Every line below that holds the string "return" must be copied.

========================

**config.mk**
```make
export PLATFORM = sky130hd
export DESIGN_NAME = lcd_line_ctrl_flat
export DESIGN_NICKNAME = d
export VERILOG_FILES = /design/src/rtl/lcd_line_ctrl_if.sv /design/src/rtl/lcd_line_ctrl.sv /design/src/flat_wrapper.sv
export SDC_FILE = /design/constraint.sdc
export NUM_CORES = 1
export LEC_CHECK = 0
export BUFFER_PORTS_ARGS = -buffer_cell sky130_fd_sc_hd__buf_2
export CORE_UTILIZATION = 47
export CTS_BUF_LIST = sky130_fd_sc_hd__clkbuf_16
export CTS_CLUSTER_DIAMETER = 120
export DETAILED_ROUTE_END_ITERATION = 6
export HOLD_SLACK_MARGIN = 0.15
export PLACE_DENSITY_LB_ADDON = 0.2
export SLEW_MARGIN = 10
export SYNTH_ARGS = -nofsm -noshare
export SYNTH_HDL_FRONTEND = slang
export SYNTH_SLANG_ARGS = --single-unit
```
**constraint.sdc**
```tcl
create_clock -name clk -period 3 [get_ports clk]
set_clock_uncertainty 0.1 [all_clocks]
set_input_delay 0.45 -clock clk [delete_from_list [all_inputs] [get_ports clk]]
set_output_delay 0.45 -clock clk [all_outputs]
set_load 0.05 [all_outputs]
```
**src/rtl/lcd_line_ctrl_if.sv**
```systemverilog
// Signal bundle between the LCD line controller, its requester/character source and the LCD pins.
interface lcd_line_ctrl_if #(
    parameter int NUM_CHARS = 16
);
    localparam int IW = (NUM_CHARS > 1) ? $clog2(NUM_CHARS) : 1;

    logic          refresh;
    logic          cursor_en;
    logic [IW-1:0] cursor_pos;
    logic [IW-1:0] char_idx;
    logic [7:0]    char_data;
    logic          init_done;
    logic          busy;
    logic          frame_done;
    logic [7:0]    lcd_db;
    logic          lcd_rs;
    logic          lcd_rw;
    logic          lcd_e;

    modport slave (
        input  refresh, cursor_en, cursor_pos, char_data,
        output char_idx, init_done, busy, frame_done, lcd_db, lcd_rs, lcd_rw, lcd_e
    );

    modport master (
        output refresh, cursor_en, cursor_pos, char_data,
        input  char_idx, init_done, busy, frame_done, lcd_db, lcd_rs, lcd_rw, lcd_e
    );
endinterface

```
**src/rtl/lcd_line_ctrl.sv**
```systemverilog
// HD44780-style line controller: power-up init, then on request rewrites one display line
// fetched character by character from a combinational source, with a blinking cursor blank.
module lcd_line_ctrl #(
    parameter int         NUM_CHARS      = 16,
    parameter logic [7:0] LINE_ADDR      = 8'h80,
    parameter int         POWERUP_CYC    = 750000,
    parameter int         E_SETUP_CYC    = 2,
    parameter int         E_HIGH_CYC     = 12,
    parameter int         CMD_WAIT_CYC   = 2000,
    parameter int         CLEAR_WAIT_CYC = 82000,
    parameter int         BLINK_CYC      = 12500000
) (
    input  logic           clk,
    input  logic           rst_n,
    lcd_line_ctrl_if.slave bus
);
    localparam int IW    = (NUM_CHARS > 1) ? $clog2(NUM_CHARS) : 1;
    localparam int PW    = (IW > 2) ? IW : 2;
    localparam int MAX_A = (POWERUP_CYC > CLEAR_WAIT_CYC) ? POWERUP_CYC : CLEAR_WAIT_CYC;
    localparam int MAX_B = (CMD_WAIT_CYC > E_HIGH_CYC) ? CMD_WAIT_CYC : E_HIGH_CYC;
    localparam int MAX_C = (MAX_B > E_SETUP_CYC) ? MAX_B : E_SETUP_CYC;
    localparam int MAXC  = (MAX_A > MAX_C) ? MAX_A : MAX_C;
    localparam int CW    = $clog2(MAXC + 1);
    localparam int BW    = $clog2(BLINK_CYC + 1);

    localparam logic [CW-1:0] PWR_LAST = CW'(POWERUP_CYC - 1);
    localparam logic [CW-1:0] SET_LAST = CW'(E_SETUP_CYC - 1);
    localparam logic [CW-1:0] HI_LAST  = CW'(E_HIGH_CYC - 1);
    localparam logic [CW-1:0] CMD_LAST = CW'(CMD_WAIT_CYC - 1);
    localparam logic [CW-1:0] CLR_LAST = CW'(CLEAR_WAIT_CYC - 1);
    localparam logic [BW-1:0] BL_LAST  = BW'(BLINK_CYC - 1);

    typedef enum logic [2:0] {S_PWRUP, S_INIT, S_IDLE, S_ADDR, S_DATA} state_t;
    typedef enum logic [1:0] {B_SETUP, B_PULSE, B_WAIT} bph_t;

    state_t        state_q, state_d;
    bph_t          bph_q, bph_d;
    logic [CW-1:0] cnt_q, cnt_d;
    logic [PW-1:0] seq_q, seq_d;
    logic [IW-1:0] char_idx_q, char_idx_d;
    logic [7:0]    db_q, db_d;
    logic          rs_q, rs_d;
    logic          e_q, e_d;
    logic          init_done_q, init_done_d;
    logic          busy_q, busy_d;
    logic          frame_done_q, frame_done_d;
    logic          pending_q, pending_d;
    logic [BW-1:0] blink_cnt_q, blink_cnt_d;
    logic          blink_q, blink_d;

    logic [CW-1:0] wait_last;
    logic          last_init, last_chr;
    logic [7:0]    data_byte;

    function automatic logic [7:0] init_cmd(input logic [1:0] i);
        case (i)
            2'd0:    return 8'h38;
            2'd1:    return 8'h0C;
            2'd2:    return 8'h06;
            default: return 8'h01;
        endcase
    endfunction

    assign last_init = (seq_q == PW'(3));
    assign last_chr  = (seq_q == PW'(NUM_CHARS - 1));
    assign wait_last = (state_q == S_INIT && last_init) ? CLR_LAST : CMD_LAST;
    // char_idx never leaves 0..NUM_CHARS-1, so an out-of-range cursor_pos can never match
    assign data_byte = (bus.cursor_en && blink_q && bus.cursor_pos == char_idx_q) ? 8'h20
                                                                                  : bus.char_data;

    always_comb begin
        blink_cnt_d = blink_cnt_q + BW'(1);
        blink_d     = blink_q;
        if (blink_cnt_q == BL_LAST) begin
            blink_cnt_d = '0;
            blink_d     = ~blink_q;
        end
    end

    always_comb begin
        state_d      = state_q;
        bph_d        = bph_q;
        cnt_d        = cnt_q + CW'(1);
        seq_d        = seq_q;
        char_idx_d   = char_idx_q;
        db_d         = db_q;
        rs_d         = rs_q;
        init_done_d  = init_done_q;
        busy_d       = busy_q;
        frame_done_d = 1'b0;
        pending_d    = pending_q;
        if (bus.refresh && state_q != S_IDLE) pending_d = 1'b1;

        case (state_q)
            S_PWRUP: begin
                if (cnt_q == PWR_LAST) begin
                    state_d = S_INIT;
                    bph_d   = B_SETUP;
                    cnt_d   = '0;
                    seq_d   = '0;
                    db_d    = init_cmd(2'd0);
                    rs_d    = 1'b0;
                end
            end
            S_IDLE: begin
                cnt_d = '0;
                if (bus.refresh || pending_q) begin
                    pending_d = 1'b0;
                    busy_d    = 1'b1;
                    state_d   = S_ADDR;
                    bph_d     = B_SETUP;
                    db_d      = LINE_ADDR;
                    rs_d      = 1'b0;
                end
            end
            default: begin
                case (bph_q)
                    B_SETUP: begin
                        if (cnt_q == SET_LAST) begin
                            bph_d = B_PULSE;
                            cnt_d = '0;
                        end
                    end
                    B_PULSE: begin
                        if (cnt_q == HI_LAST) begin
                            bph_d = B_WAIT;
                            cnt_d = '0;
                            // present the next index early so the datapath settles during WAIT
                            if (state_q == S_DATA && !last_chr) char_idx_d = char_idx_q + IW'(1);
                        end
                    end
                    default: begin
                        if (cnt_q == wait_last) begin
                            bph_d = B_SETUP;
                            cnt_d = '0;
                            case (state_q)
                                S_INIT: begin
                                    if (last_init) begin
                                        state_d     = S_IDLE;
                                        init_done_d = 1'b1;
                                        busy_d      = 1'b0;
                                    end else begin
                                        seq_d = seq_q + PW'(1);
                                        db_d  = init_cmd(seq_q[1:0] + 2'd1);
                                    end
                                end
                                S_ADDR: begin
                                    state_d = S_DATA;
                                    seq_d   = '0;
                                    db_d    = data_byte;
                                    rs_d    = 1'b1;
                                end
                                default: begin
                                    if (last_chr) begin
                                        state_d      = S_IDLE;
                                        frame_done_d = 1'b1;
                                        busy_d       = 1'b0;
                                        char_idx_d   = '0;
                                    end else begin
                                        seq_d = seq_q + PW'(1);
                                        db_d  = data_byte;
                                    end
                                end
                            endcase
                        end
                    end
                endcase
            end
        endcase

        e_d = (bph_d == B_PULSE);
    end

    always_ff @(posedge clk or negedge rst_n) begin
        if (!rst_n) begin
            state_q      <= S_PWRUP;
            bph_q        <= B_SETUP;
            cnt_q        <= '0;
            seq_q        <= '0;
            char_idx_q   <= '0;
            db_q         <= '0;
            rs_q         <= 1'b0;
            e_q          <= 1'b0;
            init_done_q  <= 1'b0;
            busy_q       <= 1'b1;
            frame_done_q <= 1'b0;
            pending_q    <= 1'b0;
            blink_cnt_q  <= '0;
            blink_q      <= 1'b0;
        end else begin
            state_q      <= state_d;
            bph_q        <= bph_d;
            cnt_q        <= cnt_d;
            seq_q        <= seq_d;
            char_idx_q   <= char_idx_d;
            db_q         <= db_d;
            rs_q         <= rs_d;
            e_q          <= e_d;
            init_done_q  <= init_done_d;
            busy_q       <= busy_d;
            frame_done_q <= frame_done_d;
            pending_q    <= pending_d;
            blink_cnt_q  <= blink_cnt_d;
            blink_q      <= blink_d;
        end
    end

    assign bus.char_idx   = char_idx_q;
    assign bus.init_done  = init_done_q;
    assign bus.busy       = busy_q;
    assign bus.frame_done = frame_done_q;
    assign bus.lcd_db     = db_q;
    assign bus.lcd_rs     = rs_q;
    assign bus.lcd_rw     = 1'b0;
    assign bus.lcd_e      = e_q;
endmodule
```
**src/flat_wrapper.sv**
```systemverilog
// flat-port wrapper written by rule: the top's interface ports become plain ports
module lcd_line_ctrl_flat 
#(
    parameter int         NUM_CHARS      = 16,
    parameter logic [7:0] LINE_ADDR      = 8'h80,
    parameter int         POWERUP_CYC    = 750000,
    parameter int         E_SETUP_CYC    = 2,
    parameter int         E_HIGH_CYC     = 12,
    parameter int         CMD_WAIT_CYC   = 2000,
    parameter int         CLEAR_WAIT_CYC = 82000,
    parameter int         BLINK_CYC      = 12500000
)
  (clk, rst_n, bus_refresh, bus_cursor_en, bus_cursor_pos, bus_char_data, bus_char_idx, bus_init_done, bus_busy, bus_frame_done, bus_lcd_db, bus_lcd_rs, bus_lcd_rw, bus_lcd_e);
  lcd_line_ctrl_if #(.NUM_CHARS(NUM_CHARS)) bus_i ();
  input  logic clk;
  input  logic rst_n;
  input wire logic [$bits(bus_i.refresh)-1:0] bus_refresh;
  input wire logic [$bits(bus_i.cursor_en)-1:0] bus_cursor_en;
  input wire logic [$bits(bus_i.cursor_pos)-1:0] bus_cursor_pos;
  input wire logic [$bits(bus_i.char_data)-1:0] bus_char_data;
  output wire logic [$bits(bus_i.char_idx)-1:0] bus_char_idx;
  output wire logic [$bits(bus_i.init_done)-1:0] bus_init_done;
  output wire logic [$bits(bus_i.busy)-1:0] bus_busy;
  output wire logic [$bits(bus_i.frame_done)-1:0] bus_frame_done;
  output wire logic [$bits(bus_i.lcd_db)-1:0] bus_lcd_db;
  output wire logic [$bits(bus_i.lcd_rs)-1:0] bus_lcd_rs;
  output wire logic [$bits(bus_i.lcd_rw)-1:0] bus_lcd_rw;
  output wire logic [$bits(bus_i.lcd_e)-1:0] bus_lcd_e;
  assign bus_i.refresh = bus_refresh;
  assign bus_i.cursor_en = bus_cursor_en;
  assign bus_i.cursor_pos = bus_cursor_pos;
  assign bus_i.char_data = bus_char_data;
  assign bus_char_idx = bus_i.char_idx;
  assign bus_init_done = bus_i.init_done;
  assign bus_busy = bus_i.busy;
  assign bus_frame_done = bus_i.frame_done;
  assign bus_lcd_db = bus_i.lcd_db;
  assign bus_lcd_rs = bus_i.lcd_rs;
  assign bus_lcd_rw = bus_i.lcd_rw;
  assign bus_lcd_e = bus_i.lcd_e;
  lcd_line_ctrl #(.NUM_CHARS(NUM_CHARS), .LINE_ADDR(LINE_ADDR), .POWERUP_CYC(POWERUP_CYC), .E_SETUP_CYC(E_SETUP_CYC), .E_HIGH_CYC(E_HIGH_CYC), .CMD_WAIT_CYC(CMD_WAIT_CYC), .CLEAR_WAIT_CYC(CLEAR_WAIT_CYC), .BLINK_CYC(BLINK_CYC)) u_core (.clk(clk), .rst_n(rst_n), .bus(bus_i));
endmodule
```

========================

#### [Answer below]
            2'd0:    return 8'h38;
            2'd1:    return 8'h0C;
            2'd2:    return 8'h06;
            default: return 8'h01;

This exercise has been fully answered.